Circadian clocks control many processes important for normal functioning of living organisms, including behavior, physiology and biochemistry. These clocks are endogenous timekeeping devices and have been shown to be present in organisms ranging from bacteria to humans. In humans, disruptions of these clocks occur during jet lag, shift work and in some sleep disorders. Recent work has resulted in the identification of a number of genes involved in the central circadian clock and it has become clear that many of these genes are conserved within the animal kingdom. Although a general molecular clock model has been proposed, many of the steps within this model are still not well understood.
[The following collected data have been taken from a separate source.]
===== config.mk =====
export PLATFORM = sky130hd
export DESIGN_NAME = vec_lane
export DESIGN_NICKNAME = d
export VERILOG_FILES = /design/src/vec_lane_pkg.sv /design/src/vec_lane.sv /design/src/vec_lane_alu.sv /design/src/vec_lane_operand_queue.sv /design/src/vec_lane_sequencer.sv /design/src/vec_lane_vrf.sv /design/src/vec_lane_writeback.sv
export SDC_FILE = /design/constraint.sdc
export NUM_CORES = 2
export LEC_CHECK = 0
export ABC_AREA = 1
export BUFFER_PORTS_ARGS = -buffer_cell sky130_fd_sc_hd__buf_2
export CORE_MARGIN = 4
export CORE_UTILIZATION = 25
export CTS_BUF_LIST = sky130_fd_sc_hd__clkbuf_4
export DETAILED_ROUTE_END_ITERATION = 10
export SLEW_MARGIN = 20
export SYNTH_ARGS = -nofsm -noshare
export SYNTH_HDL_FRONTEND = slang
export SYNTH_HIERARCHICAL = 1
export SYNTH_SLANG_ARGS = --single-unit

===== constraint.sdc =====
create_clock -name clk_i -period 3.8 [get_ports clk_i]
set_clock_uncertainty 0.1 [all_clocks]
set_input_delay 0.76 -clock clk_i [delete_from_list [all_inputs] [get_ports clk_i]]
set_output_delay 0.76 -clock clk_i [all_outputs]
set_load 0.03 [all_outputs]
In this proposal, experiments are described to study the molecular mechanism of the vertebrate circadian clock within the retina of Xenopus laevis. The Xenopus retina contains many well-described cellular and biochemical rhythms that can be manipulated in vitro. Furthermore, new methods for generating transgenic Xenopus embryos allow precise manipulation of gene expression within the intact retina, making this an extremely tractable system for studies of clock mechanism in vivo. The first and second aims of this proposal will focus on in vitro studies of two aspects of cryptochrome function. These proteins are critical components of the negative feedback loop of the clock and we will analyze how the cryptochromes move from the cytoplasm to the nucleus (aim 1) and how they cause repression of the transcriptional apparatus once they are in the nucleus (aim 2).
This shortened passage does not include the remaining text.